Verbatim, and with nothing else, reproduce the data below from its first line through the line containing "export BUFFER_PORTS_ARGS = -buffer_cell".
-- Provided records follows --
--- config.mk ---
export PLATFORM = sky130hd
export DESIGN_NAME = detect_arbiter
export DESIGN_NICKNAME = d
export VERILOG_FILES = /design/src/rtl/detect_arbiter.sv
export SDC_FILE = /design/constraint.sdc
export NUM_CORES = 1
export LEC_CHECK = 0
export ABC_AREA = 1
export BUFFER_PORTS_ARGS = -buffer_cell sky130_fd_sc_hd__buf_2
export CORE_MARGIN = 2
export CORE_UTILIZATION = 58
export DETAILED_ROUTE_END_ITERATION = 12
export GPL_ROUTABILITY_DRIVEN = 1
export PLACE_DENSITY_LB_ADDON = 0.08
export SYNTH_ARGS = -nofsm -noshare
export SYNTH_HDL_FRONTEND = slang
export SYNTH_SLANG_ARGS = --single-unit
--- constraint.sdc ---
create_clock -name clk -period 3.35 [get_ports clk]
set_clock_uncertainty 0.1 [all_clocks]
set_input_delay 0.5025 -clock clk [delete_from_list [all_inputs] [get_ports clk]]
set_output_delay 0.5025 -clock clk [all_outputs]
set_load 0.05 [all_outputs]
--- src/rtl/detect_arbiter.sv ---
// Two-requester round-robin arbiter feeding a registered 4-bit pattern detector,
// with one saturating match counter per requester.
module detect_arbiter #(
    parameter int unsigned CNT_W = 8
) (
    input  logic             clk,
    input  logic             rst_n,
    input  logic             clr,
    input  logic             req0,
    input  logic [3:0]       x0,
    input  logic             req1,
    input  logic [3:0]       x1,
    output logic             gnt0,
    output logic             gnt1,
    output logic             done,
    output logic             y,
    output logic             src,
    output logic             busy,
    output logic [CNT_W-1:0] cnt0,
    output logic [CNT_W-1:0] cnt1
);

    typedef enum logic [1:0] {StIdle, StEval, StDone} state_e;

    state_e           state_q, state_d;
    logic             gnt0_q, gnt0_d, gnt1_q, gnt1_d;
    logic             done_q, done_d, y_q, y_d;
    logic             src_q, src_d, last_q, last_d;
    logic [3:0]       op_q, op_d;
    logic [CNT_W-1:0] cnt0_q, cnt0_d, cnt1_q, cnt1_d;
    logic             hit, win;

    assign hit = op_q inside {4'd3, 4'd6, 4'd7, 4'd9, 4'd10, 4'd11};
    // On a tie the requester not served last wins; otherwise the sole requester wins.
    assign win = (req0 && req1) ? ~last_q : req1;

    always_comb begin
        state_d = state_q;
        gnt0_d  = 1'b0;
        gnt1_d  = 1'b0;
        done_d  = 1'b0;
        y_d     = y_q;
        src_d   = src_q;
        last_d  = last_q;
        op_d    = op_q;
        cnt0_d  = cnt0_q;
        cnt1_d  = cnt1_q;
        unique case (state_q)
            StIdle: begin
                if (req0 || req1) begin
                    gnt0_d  = ~win;
                    gnt1_d  = win;
                    src_d   = win;
                    last_d  = win;
                    op_d    = win ? x1 : x0;
                    state_d = StEval;
                end
            end
            StEval: begin
                y_d     = hit;
                done_d  = 1'b1;
                state_d = StDone;
                if (hit) begin
                    if (src_q) begin
                        if (cnt1_q != '1) cnt1_d = cnt1_q + CNT_W'(1);
                    end else begin
                        if (cnt0_q != '1) cnt0_d = cnt0_q + CNT_W'(1);
                    end
                end
            end
            StDone: state_d = StIdle;
            default: state_d = StIdle;
        endcase
        if (clr) begin
            cnt0_d = '0;
            cnt1_d = '0;
        end
    end

    always_ff @(posedge clk or negedge rst_n) begin
        if (!rst_n) begin
            state_q <= StIdle;
            gnt0_q  <= 1'b0;
            gnt1_q  <= 1'b0;
            done_q  <= 1'b0;
            y_q     <= 1'b0;
            src_q   <= 1'b0;
            last_q  <= 1'b1;
            op_q    <= 4'd0;
            cnt0_q  <= '0;
            cnt1_q  <= '0;
        end else begin
            state_q <= state_d;
            gnt0_q  <= gnt0_d;
            gnt1_q  <= gnt1_d;
            done_q  <= done_d;
            y_q     <= y_d;
            src_q   <= src_d;
            last_q  <= last_d;
            op_q    <= op_d;
            cnt0_q  <= cnt0_d;
            cnt1_q  <= cnt1_d;
        end
    end

    assign gnt0 = gnt0_q;
    assign gnt1 = gnt1_q;
    assign done = done_q;
    assign y    = y_q;
    assign src  = src_q;
    assign busy = (state_q != StIdle);
    assign cnt0 = cnt0_q;
    assign cnt1 = cnt1_q;

endmodule

==> results.ini <==
[place]
dp_cells=272
pre_cts_ws_ps=1740
dp.final_hpwl_mm=2.13
gp_congestion=0.781
portBuffers=34

[yosys]
avgSynthCellArea_um2=7.63
syn_nets=225
synth-seq-cells=28
synth_area_um2=1600
async_flop_share_pct=100
syn-instance-count=210
synth_top_area_share_pct=42.2
yosys-top-cells-area=dfrtp_1, nand2_1, nand3_1
ys_seq_area_share_pct=43.8
yosysWarningCount=0
ys_types=25
yosysMostFrequentCell=nand2_1
ys.flop_type=dfrtp_1
synth_commonest_cells=nand2_1, dfrtp_1, nand3_1
yosys.area.top_type=dfrtp_1
synth_edf_count=0

[worst_setup_path]
ff2ff_path_depth=8
critPathKind=reg -> out
reg2reg_to=cnt1[5]
critPathLaunchType=flop
worst-path-buf-inv=2
crit_fanout=3
critPathTopFamily=flip-flops
endpoint_kind=output pin
crit_slowest_cell=dfrtp_1
required_ps=2750
arrival_ps=1240
slowest_delay_ps=450
r2r_setup_slack_ps=1810
r2r_start=cnt1[0]
worstPathCellList=nor2_1 > inv_1 > buf_2

[job]
drv_cap=0

[routing]
drtAntennaViolNets=0
drt-total-wl_mm=2.86
wl_per_cell_um=10.4
drc=0
first_pass_iters=4
vias=1359
routed_via_density=4.92
first_iter_violations=40

[global_routing]
grt_pass1_vias=1144
grt_start_max_net_pins=29
grt_pass1_wl_mm=5.06
grt_usage_pct=19.8
overflow=0
antenna_found_initial=0

[clock_tree]
cts_tree=yes
cts_sinks=28
path_clk_slew_ps=150
cts_setup_buffers=0
htreeDepth=1
ctsHoldBuffers=0
insertion_delay_ps=320
numCtsBuffers=3
clk_path_buf_depth=2
ctsResizeCount=0
root_buffer=clkbuf_4

[cells_and_area]
finalNetCount=261
finalNonFillerCells=276
num_antenna_cells=0
drive_gt1_share_pct=25.7
layout-area-overhead-vs-synth_pct=13.6

[pwr]
power_mw=1.19
p_leak_nw=1.02
ir_drop_v=0.000501
powerDensity_nw_per_um2=657

[die]
floorplan.io_pins=35
die_h_um=56.5
rows=19
coreArea_um2=2690
initial_core_util_pct=59.6
fp.dieW_um=56.5
dieArea_um2=3200

[sta]
slew_viol_final=0
setup-violations-final=0
final.setup.worst_slack_ps=1500
finalCriticalPeriod_ps=1850
max_freq_mhz=541
max_slew_margin_pct=58.4
tightest_slew_ps=624
rsz0062_at_grt=no
min_period_over_period_pct=55.1
whs_ps=72.7
tns_ps=0
hold_viol_final=0

[hold_path]
hold_path_class=in -> async

[status]
status=complete, no violations

[per-stage QoR]
step | area (um^2) | util, %
6_report | 1820 | 67.7
5_1_grt | 1820 | 67.7
2_1_floorplan | 1600 | -
3_3_place_gp | 1780 | 66.4
3_5_place_dp | 1780 | 66.4
4_1_cts | 1820 | 67.7
[routing by layer]
layer	global-route usage [%]	up-vias	wire length (um)
met4	7.14	0	14
met5	0	-	0
met3	2.07	2	89
met2	30.1	20	1300
met1	29.4	620	1460
li1	-	717	-
[cell type report]
cell class                      instances  area, um^2
Inverter                               23        86.3
Tap cell                               31        38.8
Sequential cell                        28         702
Timing Repair Buffer                   34         170
Multi-Input combinational cell        156         786
Clock buffer                            4        36.3
Fill cell                             245         867
[worst register-to-register path, delay by kind of cell (launching register included)]
family / cells / cell delay [ps]
AND/OR/NAND/NOR: 7 / 710
flip-flops: 1 / 450
adder cells (fa/ha/maj): 1 / 240
[cell families after synthesis]
family | synth area share, %
and+or+nand+nor | 41.6
DFF | 43.8
buffers and inverters | 7.11
AOI/OAI and AO/OA | 3.13
xor gates and xnor gates | 2.73
adders and majority gates | 1.56
[how the worst max path moves through the flow]
stage	from	to	slack (ps)	cells after the start
finish	state_q[1]	busy	1500	3
CTS	state_q[1]	busy	1490	3
global route	state_q[1]	busy	1400	3
global placement	clr	cnt0[2]	1770	7
detailed placement	clr	cnt0[3]	1740	8
floorplan	cnt0[0]	cnt0[4]	1620	9
[report_power, final]
group          switching, mW  total [mW]  leakage [nW]  internal, mW
sequential            0.0636       0.486         0.370         0.422
combinational          0.402       0.546         0.633         0.144
clock                 0.0964       0.163        0.0210        0.0665
total                  0.562        1.19          1.02         0.632
[sequential cells by signal, summed over array words and instances, names as in the netlist]
register  cells
gnt0          1
cnt0          8
done          1
y             1
last_q        1
src           1
state_q       2
gnt1          1
cnt1          8
op_q          4
[cells in the final DEF, fill, tap and decap left out, drive strengths merged]
cell and n:
nor3b 1, o21ai 2, ha 2, nand2 86, nand3b 2, nor2 29, clkinv 1, inv 22
xnor2 1, buf 34, o211ai 1, clkbuf 4, o21bai 3, nand3 24, dfrtp 27, xor2 4
o22ai 1, dfstp 1
Power figures use the tool's default switching activity.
-- Provided records concluded --
Answer space
--- config.mk ---
export PLATFORM = sky130hd
export DESIGN_NAME = detect_arbiter
export DESIGN_NICKNAME = d
export VERILOG_FILES = /design/src/rtl/detect_arbiter.sv
export SDC_FILE = /design/constraint.sdc
export NUM_CORES = 1
export LEC_CHECK = 0
export ABC_AREA = 1
export BUFFER_PORTS_ARGS = -buffer_cell sky130_fd_sc_hd__buf_2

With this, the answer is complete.